The single nucleotide polymorphism (SNP) analysis of 61 Salmonella Dublin isolates along with 8 human isolates downloaded from the NCBI database was performed using the Food and Drug Administration Center for Food Safety and Applied Nutrition (CFSAN)-SNP-Pipeline (http://snp-pipeline.readthedocs.io/en/latest). A closed genome sequence of isolate CVM34981 served as a reference genome. VarScan³³ was used to detect SNPs. The plasmid sequences were excluded in the analysis since they evolved through horizontal gene transfer, which may misrepresent the evolution path of the isolates. SNP redundancy by linkage disequilibrium was reduced, and the phylogenetic tree was constructed with the maximum likelihood algorithm using the SNPhylo package.³⁴

Results

Resistance phenotypes and genotypes

AST showed that 60 of 61 Salmonella Dublin isolates recovered from retail beef and sick cattle were resistant to ≥4 antimicrobial classes (Fig. 1). The most common resistance pattern was blaAmpC type, AMP-FOX-CRO-AMC-TIO-CHL-TET-FIS-STR (n = 35, 57%) followed by AMP-CHL-TET-FIS-STR (n = 10, 16%) and AMP-CHL-TET-FIS-STR-NAL (n = 7, 11%). Eleven isolates showed resistant to NAL. One isolate (N41733) was susceptible to all 14 antimicrobials tested. A total of 17 ARGs including aadA1(4/69, 5.8%), aadA12 (8/69, 11.6%), aadB (3/69, 4.3%), aph(3′)-Ia (24/69, 34.8%), aph(3′)-Ic (15/69, 21.7%), bla_CMY-2 (45/69, 65.2%), bla_TEM-1A (4/69, 5.8%), bla_TEM-1B (31/69, 44.9%), catA1(4/69, 5.8%), cmlA1 (3/69, 4.3%), floR (63/69, 91.3%), strA (67/69, 97.1%), strB (67/69, 97.1%), sul1 (12/69, 17.4%), sul2 (64/69, 92.8%), tet(A) (63/69, 91.3%), and tet(B) (4/69, 5.8%) were identified (Fig. 1). In addition, GyrA S83F (9/69, 13%) or D87N (4/69, 5.8%) mutations were identified in 13 NAL-resistant isolates, including 10 NAL-resistant animal isolates, 1 retail meat isolate, and 2 human isolates. Overall, the resistance phenotypes had 99.8% correspondence with resistance genotypes. One isolate (N51298) carrying bla_CMY-2 gene showed only resistance to AMP, AMC, and TIO, but intermediate resistance to CRO (MIC, 4 μg/mL) and FOX (MIC, 16 μg/mL). The resistance phenotypes of the human isolates from NCBI were not available and therefore were not included in the analysis.

FIG. 1.

Resistance phenotype, genotype, and plasmid profiles of Salmonella Dublin strains isolated from cattle, beef, and humans. ^@Green—cattle, blue—beef isolates, orange—human isolates. *These are human isolates, and no antimicrobial susceptibility data were available. ^#AMC, amoxicillin/clavulanic acid; AMP, ampicillin; CRO, ceftriaxone; CHL, chloramphenicol; FIS, sulfisoxazole; FOX, cefoxitin; GEN, gentamicin; NAL, nalidixic acid; SPIs, Salmonella pathogenicity islands; STR, streptomycin; TET, tetracycline; TIO, ceftiofur.

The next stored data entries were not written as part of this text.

--- config.mk ---
export PLATFORM = sky130hd
export DESIGN_NAME = axil_reg_read_slave
export DESIGN_NICKNAME = d
export VERILOG_FILES = /design/src/rtl/axil_reg_read_slave_pkg.sv /design/src/rtl/axil_rd_ctrl.sv /design/src/rtl/axil_reg_read_slave.sv
export SDC_FILE = /design/constraint.sdc
export NUM_CORES = 1
export LEC_CHECK = 0
export CORE_AREA = 5 5 123 125
export DETAILED_ROUTE_END_ITERATION = 16
export DIE_AREA = 0 0 128 130
export PLACE_DENSITY = 0.74
export SKIP_CTS_REPAIR_TIMING = 1
export SYNTH_ARGS = -nofsm -noshare
export SYNTH_HDL_FRONTEND = slang
export SYNTH_SLANG_ARGS = --single-unit
--- constraint.sdc ---
create_clock -name clk -period 2.25 [get_ports clk]
set_input_delay 0.225 -clock clk [delete_from_list [all_inputs] [get_ports clk]]
set_output_delay 0.225 -clock clk [all_outputs]
set_load 0.05 [all_outputs]
--- src/rtl/axil_reg_read_slave_pkg.sv ---
// Shared constants for the AXI4-Lite register read responder:
// response codes, read-FSM state encodings and the byte-offset helper.
package axil_reg_read_slave_pkg;

  localparam logic [1:0] RESP_OKAY   = 2'b00;
  localparam logic [1:0] RESP_SLVERR = 2'b10;

  localparam logic [1:0] S_IDLE = 2'd0;
  localparam logic [1:0] S_WAIT = 2'd1;
  localparam logic [1:0] S_RESP = 2'd2;

  // Number of low address bits that select a byte within one register.
  function automatic int addr_shift(input int data_width);
    return (data_width == 64) ? 3 : 2;
  endfunction

endpackage

--- src/rtl/axil_rd_ctrl.sv ---
// Read-channel sequencing: AR acceptance, latency timer, R valid.
//
//  state  | meaning
//  S_IDLE | ready for an address (arready high except first cycle out of reset)
//  S_WAIT | address accepted, timer counting down to the data sample point
//  S_RESP | rvalid high, holding the response until rready
module axil_rd_ctrl
  import axil_reg_read_slave_pkg::*;
#(
  parameter int READ_LATENCY = 2
) (
  input  logic clk,
  input  logic rst,
  input  logic arvalid,
  input  logic rready,
  output logic arready,
  output logic rvalid,
  output logic ar_hs,
  output logic load_resp,
  output logic r_hs
);

  logic [1:0] state;
  logic [3:0] cnt;

  assign ar_hs     = (state == S_IDLE) && arvalid && arready;
  assign load_resp = (state == S_WAIT) && (cnt == 4'd0);
  assign r_hs      = rvalid && rready;

  // The timer is loaded with READ_LATENCY on the AR edge; together with the
  // edge that leaves WAIT this puts rvalid READ_LATENCY+1 edges after AR.
  // arready is raised one cycle late out of reset so the first post-reset
  // cycle never accepts an address.
  always_ff @(posedge clk) begin
    if (rst) begin
      state   <= S_IDLE;
      cnt     <= 4'd0;
      arready <= 1'b0;
      rvalid  <= 1'b0;
    end else begin
      case (state)
        S_IDLE: begin
          if (ar_hs) begin
            arready <= 1'b0;
            cnt     <= 4'(READ_LATENCY);
            state   <= S_WAIT;
          end else begin
            arready <= 1'b1;
          end
        end
        S_WAIT: begin
          if (cnt == 4'd0) begin
            rvalid <= 1'b1;
            state  <= S_RESP;
          end else begin
            cnt <= cnt - 4'd1;
          end
        end
        S_RESP: begin
          if (r_hs) begin
            rvalid  <= 1'b0;
            arready <= 1'b1;
            state   <= S_IDLE;
          end
        end
        default: begin
          rvalid  <= 1'b0;
          arready <= 1'b0;
          state   <= S_IDLE;
        end
      endcase
    end
  end

endmodule

--- src/rtl/axil_reg_read_slave.sv ---
// AXI4-Lite read responder for a flat register bank: decodes the read
// address, lets axil_rd_ctrl time the response, and returns the register
// value sampled on the edge that enters RESP.
module axil_reg_read_slave
  import axil_reg_read_slave_pkg::*;
#(
  parameter int              ADDR_WIDTH   = 32,
  parameter int              DATA_WIDTH   = 32,
  parameter int              NUM_REGS     = 8,
  parameter longint unsigned BASE_ADDR    = 64'h1000_0000,
  parameter int              READ_LATENCY = 2
) (
  input  logic                           clk,
  input  logic                           rst,
  input  logic                           arvalid,
  output logic                           arready,
  input  logic [ADDR_WIDTH-1:0]          araddr,
  output logic                           rvalid,
  input  logic                           rready,
  output logic [DATA_WIDTH-1:0]          rdata,
  output logic [1:0]                     rresp,
  input  logic [NUM_REGS*DATA_WIDTH-1:0] regs_flat
);

  localparam int SH   = addr_shift(DATA_WIDTH);
  localparam int IDXW = (NUM_REGS > 1) ? $clog2(NUM_REGS) : 1;
  localparam logic [ADDR_WIDTH-1:0] BASE = ADDR_WIDTH'(BASE_ADDR);

  logic                  ar_hs, load_resp, r_hs;
  logic [ADDR_WIDTH-1:0] off, idx_full;
  logic                  dec_err;
  logic                  err_q;
  logic [IDXW-1:0]       idx_q;
  logic [DATA_WIDTH-1:0] reg_sel;

  axil_rd_ctrl #(.READ_LATENCY(READ_LATENCY)) u_ctrl (
    .clk       (clk),
    .rst       (rst),
    .arvalid   (arvalid),
    .rready    (rready),
    .arready   (arready),
    .rvalid    (rvalid),
    .ar_hs     (ar_hs),
    .load_resp (load_resp),
    .r_hs      (r_hs)
  );

  // Decode is fully unsigned in ADDR_WIDTH bits; the below-base test keeps a
  // wrapped offset from aliasing onto a valid register.
  always_comb begin
    off      = araddr - BASE;
    idx_full = off >> SH;
    dec_err  = (araddr < BASE) || (off[SH-1:0] != '0) ||
               (idx_full >= ADDR_WIDTH'(NUM_REGS));
  end

  assign reg_sel = regs_flat[int'(idx_q)*DATA_WIDTH +: DATA_WIDTH];

  // Only the decode result is kept at AR time; data is fetched later.
  always_ff @(posedge clk) begin
    if (rst) begin
      err_q <= 1'b0;
      idx_q <= '0;
    end else if (ar_hs) begin
      err_q <= dec_err;
      idx_q <= idx_full[IDXW-1:0];
    end
  end

  // Response payload loads with rvalid rising and clears on the R handshake.
  always_ff @(posedge clk) begin
    if (rst) begin
      rdata <= '0;
      rresp <= RESP_OKAY;
    end else if (load_resp) begin
      rdata <= err_q ? '0 : reg_sel;
      rresp <= err_q ? RESP_SLVERR : RESP_OKAY;
    end else if (r_hs) begin
      rdata <= '0;
      rresp <= RESP_OKAY;
    end
  end

endmodule

==> metrics.txt <==
clk root buf=clkbuf_16; initial core utilization=26.4%; Slew Limit Fails=0; Clk pwr share=between 20% and 30%; die height=130 um; Avg Cell Area, Syn=11.0 sq um; ratio of cells with drive above 1 in the final layout=14.3%; Inserted Clock Buffers=5; WL/cell=19.0 um; die width=128 um; initial antenna violation count=0; row cnt=43; Sw Share=approximately 27%; #FFs+latches synth=45; CP Cell Sequence=clkdlybuf4s50_1; max-cap violation count=0; Critical Path RT=a little over 2000 ps; Clock Skew=3.65 ps; DR DRC count=0; endpoints failing setup=0; Routed Antenna Nets=0; f_max=around 560 MHz; clock slew at reported path FFs=70 ps; Worst VDD drop=0.266 mV; CTS tree=done; Logic pwr share=roughly two fifths; setup TNS=0 ps; first-pass GRT wire length=23,500 um; gpl congestion=just over 0.9; largest net degree at the start of global routing=43; Final Critical Period=1790 ps; cell area after layout=7230 sq um; Synth cell types=36; Critical Path Max Stage Delay=860 ps; PortBufs=326; hold crit path type=register to register; CP arrival=1560 ps; Synth Flop Type=dfxtp_1; Overflow after GRT=0; Seq/Total Area, Yosys=24.8%; sw power=0.000740 W; htree depth=2; core footprint=13,800 sq um; Setup crit start kind=register; maximum buffer depth of the clock tree=2; vias in the first global route=4,570; leading area contributor after synthesis=mux4_2; placed inst area=7080 sq um; ys async rst share=0%; Final Cycle Share=79.4%; Global Route Usage Sum=18.0%; Post-Synthesis Cell Area=3640 sq um; PD cells=377 nW/um^2; # IOs=around 330; status=completed; register share of total power=between 30% and 40%; final hold vios=0; Final Util=52.5%; Slew HR=61.9%; number of synthesized flops with an enable pin=0; Int Pwr=roughly 0.0020 W; worst skew pair latency=280 ps; top-count cell post-synth=nand2b_1; nets=around 940; Crit-path slowest cell=clkdlybuf4s50_1; die area=16,600 sq um; Worst setup EP type=primary output; Detail Placement HPWL=13,700 um; top cell type's share of synthesized area=39.6%; Lkg Pwr=2.53 nW; Net Count, Synth=625; wirelength, routed=15,800 um; area grow syn2layout=98.6%; First-pass DRT Iterations=4; RSZ-0062 raised after global routing=no; list of most frequent post-synthesis cells=65 x nand2b_1, 64 x mux4_2, 45 x dfxtp_1, 36 x nand2_1, 36 x nand3_1; # clock sinks=45; CP top delay family=buffers and inverters; Synth area leaders=mux4_2 40%, dfxtp_1 25%, nand2b_1 11%; CP Buf/Inv Count=1; Yosys warnings=0; Antenna diodes=0; Synth Instances=about 330; Worst Path Max Fanout=4; routed via count=4,027; actual transition at the worst max-transition pin=569 ps; WS Path Type=register to primary output; initial DRC count=between 200 and 250; via/cell ratio=just under 5
==> final cells by class <==
class | instances | area (sq um)
clock inverters | 3 | 22.5
multi-input cells | 256 | 2550
inverters | 3 | 11.3
fillers | 1266 | 6540
repair buffers | 339 | 3390
flip-flops and latches | 45 | 906
clock buffers | 5 | 125
well taps | 180 | 225
==> power groups by stage <==
| stage | sequential [W] | clock, W | combinational (W) |
|---|---|---|---|
| 2_1_floorplan | 0.000979 | 0 | 0.000395 |
| 3_3_place_gp | 0.000881 | 0 | 0.00112 |
| 3_5_place_dp | 0.000883 | 0 | 0.00114 |
| 4_1_cts | 0.000865 | 0.000768 | 0.00114 |
| 5_1_grt | 0.000870 | 0.000801 | 0.00120 |
| 6_report | 0.000865 | 0.000734 | 0.00113 |
==> per-layer routing <==
layer / GRT usage (%) / part of all wire [%]
met1: 19.3 / 36
met3: 4.42 / 6.9
met5: 0 / 0
met4: 4.93 / 2.3
met2: 35.1 / 55
==> placed cells by master, fill, tap and decap left out, types with 2 or more instances in the layout <==
cell             instances
xor2_1                   2
o21ai_0                  3
nor4_1                   5
ha_1                     2
buf_12                   2
mux4_2                  64
nor2_1                  15
clkbuf_16                5
dfxtp_1                 43
clkdlybuf4s50_1        326
mux2i_1                  4
nand2b_1                65
nor3_1                   4
a21oi_1                  3
nand3_1                 36
nand4_1                  2
nand2_1                 36
buf_4                   11
clkinvlp_4               3
inv_1                    3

Presence and distribution of SPIs and spvRABCD

Fifteen SPIs, including SPI 1–6, 9–14, 16, 17, and 19, were identified in all 69 Salmonella Dublin isolates. The 15 SPIs were scattered throughout the entire Salmonella Dublin chromosome (Fig. 2), and their locations were the same in all 5 closed genomes. The gene content in each of 15 SPIs conserved in all 69 Salmonella Dublin isolates with 0–29 SNP difference (data not shown). Of the other 13 Salmonella serotypes, broadly chosen to represent common serotypes in the NARMS collection, all except Salmonella Enteritidis carried 11–12 various SPIs (Table 3). Salmonella Enteritidis (N56556) carried the same 15 SPIs as Salmonella Dublin but had greater variability in gene content and number of SNP differences compared with each of the Salmonella Dublin genomes. For example, a 24 kb deletion in SPI 19 was detected in Salmonella Enteritidis, whereas the corresponding sequences were harbored by all Salmonella Dublin genomes. The spvRABCD virulence operon was identified in all 69 Salmonella Dublin isolates. Except for Salmonella Typhimurium, none of the other 12 serotypes harbored the spvRABCD virulence operon (Table 3).

FIG. 2.

Presence and distribution of SPIs in Salmonella Dublin genome. The color codes are given on the top of the figure.

Table 3.

Distribution of Salmonella Pathogenicity Islands in Different Salmonella Serotypes

Serotype ^a	SPI 1	SPI 2	SPI 3	SPI 4	SPI 5	SPI 6	SPI 7	SPI 8	SPI 9	SPI 10	SPI 11	SPI 12	SPI 13	SPI 14	SPI 15	SPI 16	SPI 17	SPI 18	SPI 19	SPI 20	SPI 21	spvRABCD
Dublin	+	+	+	+	+	+	−	−	+	+	+	+	+	+	−	+	+	−	+	−	−	+
Typhimurium	+	+	+	+	+	+	−	−	+	−	+	+	+	+	−	+	−	−	−	−	−	+
Kentucky	+	+	+	+	+	+	−	+	+	−	+	+	−	−	−	+	−	−	−	−	−	−
Reading	+	+	+	+	+	+	−	−	+	−	+	−	+	+	−	+	−	+	−	−	−	−
Schwarzengrund	+	+	.+	+	+	+	−	−	+	−	+	−	+	+	−	+	−	+	−	−	−	−
Johannesburg	+	+	.+	+	+	+	−	−	+	−	+	−	+	+	−	−	−	+	−	−	−	−
Heidelberg	+	+	+	+	+	+	−	−	+	−	+	+	+	+	−	+	−	−	−	−	−	−
Muenchen	+	+	.+	+	+	+	−	−	+	−	+	+	+	+	−	+	−	−	−	−	−	−
Newport	+	+	.+	+	+	+	−	−	+	−	+	+	+	+	−	+	−	−	−	−	−	−
Infantis	+	+	.+	+	+	+	−	−	+	−	+	+	+	+	−	+	−	−	−	−	−	−
Enteritidis	+	+	+	+	+	+	−	−	+	+	+	+	+	+	−	+	+	−	+	−	−	−
Saintpaul	+	+	+	+	+	+	−	−	+	−	+	+	+	+	−	+	−	−	−	−	−	−
Hadar	+	+	.+	+	+	+	−	−	+	−	+	+	+	+	−	+	−	−	−	−	−	−
Senftenberg	+	+	+	+	+	+	−	+	+	−	+	+	−	−	−	+	−	−	−	−	−	−

The data were generated from 69 Salmonella Dublin strains and 1 strain from each of other 13 serotypes.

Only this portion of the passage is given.